2015 World Happiness Report: The Top 20 Happiest Countries

About the Report

The World Happiness Report is published in partnership with Gallup, the UN Sustainable Development Solutions Network, and an independent editorial board. The dataset used on this site was accessed via Kaggle, which hosts a cleaned CSV version of the 2015 report data; Kaggle is the data source, not the original publisher.

The Survey Method: The rankings are based on the Cantril Ladder: respondents are asked to imagine a ladder with steps numbered 0 to 10, where the top represents the best possible life for them and the bottom the worst, and to say which step they personally feel they stand on. Each country's score is the average response from roughly 1,000 respondents aged 15 or over.

What the Six Factors Actually Mean: The happiness rankings are not calculated from the six factors (GDP, family, health, freedom, generosity, trust). The rankings come entirely from individuals' own assessments. The six factors are used to explain why some countries score higher than others, not to produce the scores themselves. This is a common misconception when reading the data.

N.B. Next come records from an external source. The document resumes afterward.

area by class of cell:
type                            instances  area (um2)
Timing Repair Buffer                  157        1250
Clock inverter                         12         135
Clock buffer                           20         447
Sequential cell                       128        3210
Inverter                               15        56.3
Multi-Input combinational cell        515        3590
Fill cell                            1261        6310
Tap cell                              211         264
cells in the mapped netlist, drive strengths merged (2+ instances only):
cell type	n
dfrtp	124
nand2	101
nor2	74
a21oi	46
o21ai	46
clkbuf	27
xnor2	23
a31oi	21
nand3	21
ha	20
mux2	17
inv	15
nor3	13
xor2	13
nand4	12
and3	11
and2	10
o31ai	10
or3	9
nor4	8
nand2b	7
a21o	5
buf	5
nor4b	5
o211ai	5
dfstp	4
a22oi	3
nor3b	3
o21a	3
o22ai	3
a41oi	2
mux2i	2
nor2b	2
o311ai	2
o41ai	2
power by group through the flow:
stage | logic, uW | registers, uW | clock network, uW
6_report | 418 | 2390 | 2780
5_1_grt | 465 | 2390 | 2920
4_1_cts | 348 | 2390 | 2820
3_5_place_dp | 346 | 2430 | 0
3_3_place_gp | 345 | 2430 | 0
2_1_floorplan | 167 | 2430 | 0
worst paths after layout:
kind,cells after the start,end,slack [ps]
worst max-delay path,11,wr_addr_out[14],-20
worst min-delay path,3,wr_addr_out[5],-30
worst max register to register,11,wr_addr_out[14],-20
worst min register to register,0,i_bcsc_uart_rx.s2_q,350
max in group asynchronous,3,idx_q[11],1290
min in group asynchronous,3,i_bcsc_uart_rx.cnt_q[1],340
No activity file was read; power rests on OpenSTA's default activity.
==> src/common/mmc_cfg.svh <==
// Constants of the memory map and core control register block.
// Assumes a 20-bit byte address space and byte-wide register access.
// Overview of operation
// - Upper region reads return selected flash bank
// - Select bit picks bank zero or one
// - Registers and RAM override the mirror
// - Mirror answers data reads, never fetches
// - Mirror select register resets zero, bit0 only
// - RAM spans its window for data, stack, code
// - Register banks live in RAM, no fetch
// - Extended register window; longer instructions
// - Counter advances by length or branch loads
// - Reset loads counter from reset vector
// - Vector low byte even, high byte odd
// - Status word resets 06H; restored from psw_restore_data
// - Enable flag gates all maskable requests
// - Enable flag cleared by DI, accept; set EI
// - Zero flag marks zero or equal result
// - Bank field records the selected bank
// - Half carry marks bit three carry, borrow
// - Requests below in-service priority are refused
// - Carry holds overflow, shift-out, bit accumulator
// - Stack pointer sixteen bits, RAM only
// - Decrement before push, increment after pop
`ifndef MMC_CFG_SVH
`define MMC_CFG_SVH
`define MMC_UPPER_BASE 20'hf0000
`define MMC_ESFR_BASE 20'hf0000
`define MMC_ESFR_LAST 20'hf07ff
`define MMC_RAM_BASE 20'hf7f00
`define MMC_RAM_LAST 20'hffeff
`define MMC_GPR_BASE 20'hffee0
`define MMC_SFR_BASE 20'hfff00
`define MMC_MIRROR_REG_ADDR 20'hffffe
`define MMC_MIRROR_REG_RESET 8'h00
`define MMC_PSW_RESET 8'h06
`define MMC_VEC_LO_ADDR 20'h00000
`define MMC_VEC_HI_ADDR 20'h00001
`define MMC_PSW_IE 7
`define MMC_PSW_Z 6
`define MMC_PSW_BANK_SELECT_BIT1 5
`define MMC_PSW_AC 4
`define MMC_PSW_BANK_SELECT_BIT0 3
`define MMC_PSW_INSERVICE_PRIORITY_BIT1 2
`define MMC_PSW_INSERVICE_PRIORITY_BIT0 1
`define MMC_PSW_CY 0
`endif

==> src/common/mmc_pkg.sv <==
// Types shared by the memory map and control register block.
// Assumes mmc_cfg.svh holds the numeric constants.
package mmc_pkg;
	typedef enum logic [2:0] {
		RGN_NONE,
		RGN_FLASH,
		RGN_MIRROR,
		RGN_ESFR,
		RGN_RAM,
		RGN_GPR,
		RGN_SFR
	} mmc_region_type;
	typedef enum logic [1:0] {
		VS_REQ_LO,
		VS_REQ_HI,
		VS_GET_HI,
		VS_RUN
	} mmc_vec_state_type;
endpackage

==> src/core/mmc_core.sv <==
// Address decoder, mirror select, program counter, status word and stack pointer.
// Assumes flash returns read data one enabled cycle after a read request.
`timescale 1ns/100ps
`default_nettype none
`include "mmc_cfg.svh"
module mmc_core
(
	input wire logic sys_clk,
	input wire logic sys_rst,
	input wire logic clk_en,
	input wire logic acc_valid,
	input wire logic [19:0] acc_addr,
	input wire logic acc_fetch,
	input wire logic acc_write,
	input wire logic acc_bit,
	input wire logic [2:0] acc_bit_sel,
	input wire logic [7:0] acc_wdata,
	output logic dec_valid_q,
	output mmc_pkg::mmc_region_type dec_region_q,
	output logic [19:0] dec_addr_q,
	output logic dec_fault_q,
	output logic dec_long_q,
	output logic [7:0] reg_rdata_q,
	output logic mirror_source_bit_q,
	output logic flash_rd_q,
	output logic [19:0] flash_addr_q,
	input wire logic [7:0] flash_rdata,
	output logic [19:0] program_counter_q,
	output logic cpu_ready_q,
	input wire logic pc_adv,
	input wire logic [2:0] pc_len,
	input wire logic pc_load,
	input wire logic [19:0] pc_target,
	output logic [7:0] processor_status_word_q,
	input wire logic disable_irq_instruction,
	input wire logic enable_irq_instruction,
	input wire logic bank_select_instruction,
	input wire logic [1:0] bank_sel,
	input wire logic flags_we,
	input wire logic [7:0] alu_a,
	input wire logic [7:0] alu_b,
	input wire logic [7:0] alu_res,
	input wire logic alu_carry,
	input wire logic psw_restore,
	input wire logic [7:0] psw_restore_data,
	input wire logic irq_req,
	input wire logic [1:0] irq_prio,
	output logic irq_ack_q,
	output logic [15:0] stack_pointer_q,
	input wire logic sp_load,
	input wire logic [15:0] sp_wdata,
	input wire logic stack_push,
	input wire logic stack_pop,
	input wire logic [1:0] stack_bytes,
	output logic [15:0] stack_addr_q,
	output logic stack_err_q
);
	import mmc_pkg::*;

	// ************************************************************
	// Address decode
	// ************************************************************
	mmc_region_type region_d;
	logic [19:0] map_addr_d;
	logic fault_d;
	logic reg_hit;
	logic irq_ok;
	logic [19:0] sp_full;
	logic [15:0] sp_next;
	mmc_vec_state_type vec_q;
	logic [7:0] vec_lo_q;

	assign reg_hit = acc_valid && (acc_addr == `MMC_MIRROR_REG_ADDR);

	always_comb
	begin
		region_d = RGN_FLASH;
		map_addr_d = acc_addr;
		fault_d = 1'b0;
		if (acc_addr >= `MMC_SFR_BASE)
			region_d = RGN_SFR;
		else if (acc_addr >= `MMC_GPR_BASE && acc_addr <= `MMC_RAM_LAST)
		begin
			region_d = RGN_GPR;
			fault_d = acc_fetch;
		end
		else if (acc_addr >= `MMC_RAM_BASE)
			region_d = RGN_RAM;
		else if (acc_addr <= `MMC_ESFR_LAST && acc_addr >= `MMC_ESFR_BASE)
			region_d = RGN_ESFR;
		else if (acc_addr >= `MMC_UPPER_BASE)
		begin
			region_d = RGN_MIRROR;
			map_addr_d = {3'h0, mirror_source_bit_q, acc_addr[15:0]};
			fault_d = acc_fetch || acc_write;
		end
		if (fault_d)
			region_d = RGN_NONE;
	end

	always_ff @(posedge sys_clk or posedge sys_rst)
	begin
		if (sys_rst)
		begin
			dec_valid_q <= 1'b0;
			dec_region_q <= RGN_NONE;
			dec_addr_q <= 20'h00000;
			dec_fault_q <= 1'b0;
			dec_long_q <= 1'b0;
		end
		else if (clk_en)
		begin
			dec_valid_q <= acc_valid;
			dec_region_q <= acc_valid ? region_d : RGN_NONE;
			dec_addr_q <= map_addr_d;
			dec_fault_q <= acc_valid && fault_d;
			dec_long_q <= acc_valid && (region_d == RGN_ESFR);
		end
	end

	// ************************************************************
	// Mirror select register
	// ************************************************************
	always_ff @(posedge sys_clk or posedge sys_rst)
	begin
		if (sys_rst)
			mirror_source_bit_q <= 1'(`MMC_MIRROR_REG_RESET);
		else if (clk_en && reg_hit && acc_write)
		begin
			if (!acc_bit)
				mirror_source_bit_q <= acc_wdata[0];
			else if (acc_bit_sel == 3'h0)
				mirror_source_bit_q <= acc_wdata[0];
		end
	end

	always_ff @(posedge sys_clk or posedge sys_rst)
	begin
		if (sys_rst)
			reg_rdata_q <= 8'h00;
		else if (clk_en)
			reg_rdata_q <= (reg_hit && !acc_write) ? {7'h00, mirror_source_bit_q} : 8'h00;
	end

	// ************************************************************
	// Reset vector load and program counter
	// ************************************************************
	always_ff @(posedge sys_clk or posedge sys_rst)
	begin
		if (sys_rst)
		begin
			vec_q <= VS_REQ_LO;
			vec_lo_q <= 8'h00;
			flash_rd_q <= 1'b0;
			flash_addr_q <= 20'h00000;
			cpu_ready_q <= 1'b0;
		end
		else if (clk_en)
		begin
			case (vec_q)
				VS_REQ_LO:
				begin
					flash_rd_q <= 1'b1;
					flash_addr_q <= `MMC_VEC_LO_ADDR;
					vec_q <= VS_REQ_HI;
				end
				VS_REQ_HI:
				begin
					flash_addr_q <= `MMC_VEC_HI_ADDR;
					vec_q <= VS_GET_HI;
				end
				VS_GET_HI:
				begin
					vec_lo_q <= flash_rdata;
					flash_rd_q <= 1'b0;
					vec_q <= VS_RUN;
				end
				VS_RUN:
				begin
					flash_rd_q <= 1'b0;
					cpu_ready_q <= 1'b1;
				end
				default:
					vec_q <= VS_REQ_LO;
			endcase
		end
	end

	always_ff @(posedge sys_clk or posedge sys_rst)
	begin
		if (sys_rst)
			program_counter_q <= 20'h00000;
		else if (clk_en)
		begin
			if (vec_q == VS_RUN && !cpu_ready_q)
				program_counter_q <= {4'h0, flash_rdata, vec_lo_q};
			else if (cpu_ready_q && pc_load)
				program_counter_q <= pc_target;
			else if (cpu_ready_q && pc_adv)
				program_counter_q <= program_counter_q + {17'h00000, pc_len};
		end
	end

	// ************************************************************
	// Status word and interrupt acceptance
	// ************************************************************
	assign irq_ok = processor_status_word_q[`MMC_PSW_IE] && irq_req &&
		(irq_prio <= processor_status_word_q[`MMC_PSW_INSERVICE_PRIORITY_BIT1:`MMC_PSW_INSERVICE_PRIORITY_BIT0]);

	always_ff @(posedge sys_clk or posedge sys_rst)
	begin
		if (sys_rst)
			irq_ack_q <= 1'b0;
		else if (clk_en)
			irq_ack_q <= irq_ok && cpu_ready_q && !irq_ack_q;
	end

	always_ff @(posedge sys_clk or posedge sys_rst)
	begin
		if (sys_rst)
			processor_status_word_q <= `MMC_PSW_RESET;
		else if (clk_en && cpu_ready_q)
		begin
			if (irq_ok && !irq_ack_q)
			begin
				processor_status_word_q[`MMC_PSW_IE] <= 1'b0;
				processor_status_word_q[`MMC_PSW_INSERVICE_PRIORITY_BIT1:`MMC_PSW_INSERVICE_PRIORITY_BIT0] <= irq_prio;
			end
			else if (psw_restore)
				processor_status_word_q <= psw_restore_data;
			else if (disable_irq_instruction)
				processor_status_word_q[`MMC_PSW_IE] <= 1'b0;
			else if (enable_irq_instruction)
				processor_status_word_q[`MMC_PSW_IE] <= 1'b1;
			else if (bank_select_instruction)
			begin
				processor_status_word_q[`MMC_PSW_BANK_SELECT_BIT1] <= bank_sel[1];
				processor_status_word_q[`MMC_PSW_BANK_SELECT_BIT0] <= bank_sel[0];
			end
			else if (flags_we)
			begin
				processor_status_word_q[`MMC_PSW_Z] <= (alu_res == 8'h00);
				processor_status_word_q[`MMC_PSW_AC] <= alu_a[4] ^ alu_b[4] ^ alu_res[4];
				processor_status_word_q[`MMC_PSW_CY] <= alu_carry;
			end
		end
	end

	// ************************************************************
	// Stack pointer
	// ************************************************************
	assign sp_next = stack_push ? stack_pointer_q - {14'h0000, stack_bytes} :
		stack_pointer_q + {14'h0000, stack_bytes};
	assign sp_full = {4'hf, stack_pointer_q};

	always_ff @(posedge sys_clk or posedge sys_rst)
	begin
		if (sys_rst)
		begin
			stack_pointer_q <= 16'h0000;
			stack_addr_q <= 16'h0000;
		end
		else if (clk_en)
		begin
			if (sp_load)
				stack_pointer_q <= sp_wdata;
			else if (stack_push)
			begin
				stack_pointer_q <= sp_next;
				stack_addr_q <= sp_next;
			end
			else if (stack_pop)
			begin
				stack_addr_q <= stack_pointer_q;
				stack_pointer_q <= sp_next;
			end
		end
	end

	always_ff @(posedge sys_clk or posedge sys_rst)
	begin
		if (sys_rst)
			stack_err_q <= 1'b0;
		else if (clk_en)
			stack_err_q <= (stack_push || stack_pop) &&
				(sp_full < `MMC_RAM_BASE || sp_full >= `MMC_GPR_BASE);
	end
endmodule
`default_nettype wire

==> config.mk <==
export PLATFORM = sky130hd
export DESIGN_NAME = mmc_core
export DESIGN_NICKNAME = d
export VERILOG_FILES = /design/src/common/mmc_pkg.sv /design/src/core/mmc_core.sv
export VERILOG_INCLUDE_DIRS = /design/src /design/src/common
export SDC_FILE = /design/constraint.sdc
export NUM_CORES = 1
export LEC_CHECK = 0
export BUFFER_PORTS_ARGS = -buffer_cell sky130_fd_sc_hd__buf_2
export CORE_ASPECT_RATIO = 1.25
export CORE_MARGIN = 1.5
export CORE_UTILIZATION = 53
export CTS_CLUSTER_DIAMETER = 30
export DETAILED_ROUTE_END_ITERATION = 7
export PLACE_DENSITY = 0.86
export SKIP_CTS_REPAIR_TIMING = 1
export SYNTH_ARGS = -nofsm -noshare
export SYNTH_HDL_FRONTEND = slang
export SYNTH_SLANG_ARGS = --single-unit
==> constraint.sdc <==
create_clock -name sys_clk -period 4.5 [get_ports sys_clk]
set_input_delay 0.45 -clock sys_clk [delete_from_list [all_inputs] [get_ports sys_clk]]
set_output_delay 0.45 -clock sys_clk [all_outputs]
set_load 0.03 [all_outputs]
Word level (Yosys, flattened, before mapping)

Index checks and enable logic that the tools add are counted.

Register bits: 129
Output and inout bits: 119
Word-level logic and storage cells: 148

Add/sub/neg operators: 3
$lt $le $gt $ge: 9
Equality and inequality tests: 9
Muxes and demuxes: 51
Bitwise gates (word level): 4
Reductions and logical operators: 51

Operators with widths:

| kind                   | count |
|---|---|
| $mux W20               | 8 |
| $ge A20 B20 Y1 const B | 5 |
| $mux W16               | 6 |
| $le A20 B20 Y1 const B | 2 |
| $pmux W20 S2           | 1 |
| $mux W1                | 22 |
| $add A20 B3 Y20        | 1 |
| $eq A20 B20 Y1 const B | 1 |
| $lt A20 B20 Y1 const B | 1 |
| $reduce_and A2 Y1      | 10 |
| $logic_and A1 B1 Y1    | 18 |
| $add A16 B2 Y16        | 1 |
| $sub A16 B2 Y16        | 1 |
| $mux W3                | 5 |
| $reduce_bool A2 Y1     | 6 |
| $reduce_bool A3 Y1     | 3 |
| $logic_not A8 Y1       | 1 |
| $mux W2                | 4 |
| $mux W4                | 2 |
| $ne A2 B1 Y1 const B   | 4 |
| $pmux W2 S3            | 1 |
| $reduce_and A6 Y1      | 1 |
| $mux W5                | 1 |
| $reduce_and A5 Y1      | 1 |
| 14 further kinds       | 21 |

Longest topological paths before layout

Gate-level depths: netlist (run 1).

Depth in word-level cells: 9
Depth in mapped cells: 12
Mapped depth without buffers: 12

Least setup slack after synthesis (run 1)

OpenSTA, ideal clock, no wires.

Path type: input to register
From: input stack_push
To: register stack_addr_q[15]
Setup time: 0.066 ns
Arrival: 2.690 ns
Data required time: 4.434 ns
Slack: 1.744 ns
Stages on the path: 11
Buffers on the path: 2
Path through: buf_6 > clkbuf_1 > mux2i_1 > ha_1 > nor2b_1 > o21ai_1 > o21ai_2 > a31o_4 > a221oi_4 > mux2_1 > nand2_1

Word-level cells in the longest chain between the ends: 2
Elaborated cells between the ends (all ways): 4
Classes of those cells: mux (2); reduce/logical (2)

RTL lines:

| element                                                  | line            | source |
|---|---|---|
| start, declared                                          | mmc_core.sv:52  | `input wire logic stack_push,` |
| $reduce_bool A2 Y1 (no line) or $mux W16 (tied branches) | -               |  |
| $reduce_and A3 Y1 (no line) or $mux W16 (tied branches)  | -               |  |
| end signal, assigned                                     | mmc_core.sv:270 | `stack_addr_q <= sp_next;` |
| end signal, assigned                                     | mmc_core.sv:274 | `stack_addr_q <= stack_pointer_q;` |
| end, declared                                            | mmc_core.sv:55  | `output logic [15:0] stack_addr_q,` |

Parallel ways exist; a longest one is shown, timed or not.
A chain may end at the register's enable or synchronous reset.

Worst setup path in the final report (run 1)

From: input stack_bytes[0]
To: register stack_addr_q[15]

Word-level cells in the longest chain between the ends: 3
Elaborated cells between the ends (all ways): 4
Classes of those cells: add/sub (2); mux (2)

RTL lines:

| element                                            | line                             | source |
|---|---|---|
| start, declared                                    | mmc_core.sv:54                   | `input wire logic [1:0] stack_bytes,` |
| $add A16 B2 Y16 or $sub A16 B2 Y16 (tied branches) | mmc_core.sv:253, mmc_core.sv:252 |  |
| $mux W16 (*)                                       | mmc_core.sv:252                  | `assign sp_next = stack_push ? stack_pointer_q - {14'h0000, stack_bytes} :` |
| $mux W16 (*)                                       | mmc_core.sv:267                  | `else if (stack_push)` |

Every way passes the cells marked *; elsewhere a longest branch is shown, timed or not.

==> summary.md, run 1 <==
| Metric | Value |
|---|---|
| Area grow syn2layout | 20.51% |
| Row Count | between 40 and 50 |
| Iteration-0 DRC Markers | 279 |
| Main synth FF type | dfrtp_1 |
| Switch share | between 40% and 50% |
| Vias in the first global route | 5714 |
| Maxcap violations | 0 |
| Final antenna-violating net count | 0 |
| Reg clk slew, reported paths | 70 ps |
| Worst setup SP type | input port |
| Peak VDD IR | 266.8 uV |
| Die Y-Extent | 125.7 um |
| Final Max Tran Viols | 0 |
| Fin nets | between 1000 and 1500 |
| PwrDens | 533.1 mW/mm^2 |
| Clock Skew | 7.194 ps |
| CTS root buffer | clkbuf_16 |
| Layout cells sized above 1 | 27.20% |
| Status | complete, no violations |
| Dpl cells | roughly 1000 |
| Final period util | between 60 and 70% |
| Hold Violations, Final | 0 |
| Cell Int Power | between 2000 and 2500 uW |
| Synth top area share | 39.58% |
| Die area | 0.01272 mm^2 |
| First-pass GRT wire length | 26900 um |
| Post-Syn Area | 0.006386 mm^2 |
| HP Class | in2async |
| EDFF count, synth | 0 |
| Fill count | 1000 |
| Comb power frac | between 40% and 50% |
| Routed len/inst | approximately 16 um |
| CP endpoint kind | flip-flop |
| Total grt overflow | 0 |
| Clk sink count | 103 |
| Ys async rst share | 100.0% |
| Top-count cell post-synth | dfrtp_1 |
| Drt total wl | 16670 um |
| Vias | around 6000 |
| FMAX | 0.3518 GHz |
| Sequential share of power | between 30% and 40% |
| First drt pass iteration count | 6 |
| Vias per inst | 5.660 |
| Least-Margin Pin Slew | between 1000 and 1500 ps |
| Final GP Congestion | between 0.9 and 1 |
| Worst reg2reg startpoint | stack_pointer_q[0] |
| Lkg Pwr | approximately 0.0037 uW |
| Synth cell types | between 70 and 80 |
| Worst Setup SP | stack_bytes[0] |
| CP cell instances | buf_2 > inv_1 > ha_1 > nor2_1 > inv_1 > ha_1 > a21oi_1 > o21ai_1 > a31o_1 > a31o_4 > a221oi_4 > mux2_1 > nand2_1 |
| Finished Layout Cells | 1059 |
| Cell accounting for the most synthesized area | dfrtp_1 |
| Largest net degree at the start of global routing | 68 |
| Largest cells by area after synthesis | dfrtp_1 40%, nand2_1 5.3%, ha_1 5.1%, mux2_1 4.9%, a21oi_1 4.1% |
| Clock power frac | 18.4% |
| Clk_lat worst skew | 350 ps |
| Mean Syn Cell Area | 9.071 um^2 |
| Residual DRC | 0 |
| Critical path class | in2reg |
| I/O Buffers | about 200 |
| Unrepaired setup endpoints after global routing | false |
| Synth top cells by count | 101 x dfrtp_1, 91 x nand2_1, 53 x nor2_1, 52 x a21oi_1, 50 x o21ai_1 |
| Final period demand of the worst path | 2843 ps |
| Final setup TNS | 0 ps |
| CTS Buf Count | 9 |
| Max Buffers Root-to-Sink | 2 |
| Post-DP HPWL | around 12000 um |
| Cells after synthesis | 704 |
| Total Routing Usage GR | 26.34% |
| WP data required | 4780 ps |
| Final setup viols | 0 |
| CP Max Fanout | 13 |
| Seq cells post-synth | 103 |
| I/O pin count | ~250 |
| Core area | 0.01167 mm^2 |
| Arrival time worst endpoint | 3120 ps |
| Largest stage delay, worst path | 460 ps |
| Initial Util | between 50% and 60% |
| CTS H-tree lvls | 3 |
| Slowest CP cell | ha_1 |
| Switching pwr | 1845 uW |
| Post-synthesis sequential area ratio | 40.40% |
| Slew margin rel. | 23.28% |
| Die width | 101.2 um |
| Syn. warnings | 0 |
| CTS tree | built |
| Initial antenna violation count | 1 |
[per-layer routing]
| layer | share of wire [%] | track usage, % | wire (um) |
|---|---|---|---|
| met1 | 40 | 32.84 | 6625 |
| met2 | 50 | 45.20 | 8363 |
| met3 | 6.8 | 3.940 | 1133 |
| met4 | 3.3 | 10.87 | 549 |
| met5 | 0 | 0 | 0 |
[worst max-delay path: cells and delay by family]
family / cells / cell delay [ps]
compound gates: 5 / 1050
fa+ha+maj: 2 / 650
buf+inv: 3 / 400
mux: 1 / 350
simple gates: 2 / 220
[sequential cells by signal (all words and copies together) (netlist names), 2 cells and up]
signal                   flops
dec_addr_q                  20
program_counter_q           20
stack_addr_q                16
stack_pointer_q             16
processor_status_word_q      8
vec_lo_q                     8
dec_region_q                 3
vec_q                        2
[power groups by stage]
stage / combinational [uW] / clock, uW / sequential [uW]
3_3_place_gp: 1830 / 0 / 1450
4_1_cts: 1890 / 764 / 1450
6_report: 1900 / 753 / 1450
2_1_floorplan: 945 / 0 / 1870
5_1_grt: 2050 / 805 / 1490
3_5_place_dp: 1880 / 0 / 1460
[kinds of logic after synthesis]
group / after synthesis / share of synthesized area, %
buf+inv: 82 / 6.661
xor+xnor: 25 / 3.429
mux: 49 / 8.248
fa+ha+maj: 28 / 5.721
simple gates: 219 / 16.07
compound gates: 197 / 19.42
flops: 103 / 40.40
other cells: 1 / 0.05872
[layout make-up]
type | instances | area (um^2) | share of cell area [%]
clock inverter | 7 | 55.05 | 0.7153
clock buffer | 9 | 225.2 | 2.926
inverter | 23 | 88.84 | 1.154
timing repair buffer | 211 | 1069 | 13.88
tap | 161 | 201.4 | 2.617
antenna | 1 | 2.502 | 0.03252
multi-input combinational | 544 | 3475 | 45.15
sequential | 103 | 2580 | 33.52
[path summary, 6_finish.rpt]
check | end | slack, ps | depth (start not counted)
worst min register to register | stack_addr_q[4] | 480 | 2
min in group sys_clk | mirror_source_bit_q | 320 | 2
max in group asynchronous | processor_status_word_q[1] | 3180 | 3
worst min-delay path | stack_addr_q[15] | 270 | 2
worst max register to register | stack_pointer_q[12] | 1950 | 10
worst max-delay path | stack_addr_q[15] | 1660 | 13
[placed cells by master (no fill, tap or decap), types with 11 or more instances in the layout]
master,count
nor2_1,53
xnor2_1,11
mux2_1,28
ha_1,26
a21oi_1,52
nand2_1,91
conb_1,26
xor2_1,14
inv_1,20
nand3_1,14
dfrtp_1,101
mux2i_1,20
buf_2,206
o21ai_1,50
o21ai_0,15
[per-stage QoR]
| step | utilization (%) | hold WS, ps | area, um^2 | worst slack [ps] | power, uW |
|---|---|---|---|---|---|
| floorplan | - | 458.8 | 6480 | 1349 | 2817 |
| global placement | 63.52 | 447.3 | 7413 | 1406 | 3281 |
| detailed placement | 63.52 | 470.0 | 7413 | 1389 | 3341 |
| CTS | 65.92 | 303.5 | 7694 | 1713 | 4106 |
| global route | 65.94 | 318.1 | 7696 | 1569 | 4352 |
| finish | 65.94 | 267.6 | 7696 | 1657 | 4103 |
(Power assumes the default switching activity.)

The Dystopia Residual: Because the six factors never fully explain a country's score, a seventh value called the Dystopia Residual captures everything left over. "Dystopia" is a hypothetical country with the lowest possible values in every category, used as a baseline so that all components add up to the total happiness score consistently across countries.

[1] GDP per Capita
The total economic output of a country divided by its population, used here as a measure of economic prosperity.
[2] Dystopia Residual
A baseline score that accounts for the lowest possible values in all the other happiness factors, used to make countries more comparable.
[3] Life Expectancy (Health)
The average number of years a person is expected to live, used as a measure of the country's health and quality of life.
[4] Freedom
A score reflecting how much personal freedom and choice citizens feel they have in their lives.
[5] Government Corruption (Trust)
A score measuring how much citizens trust their government and how corrupt or transparent it is perceived to be.
[6] Generosity
A score based on how much citizens donate to charity and support others in their communities.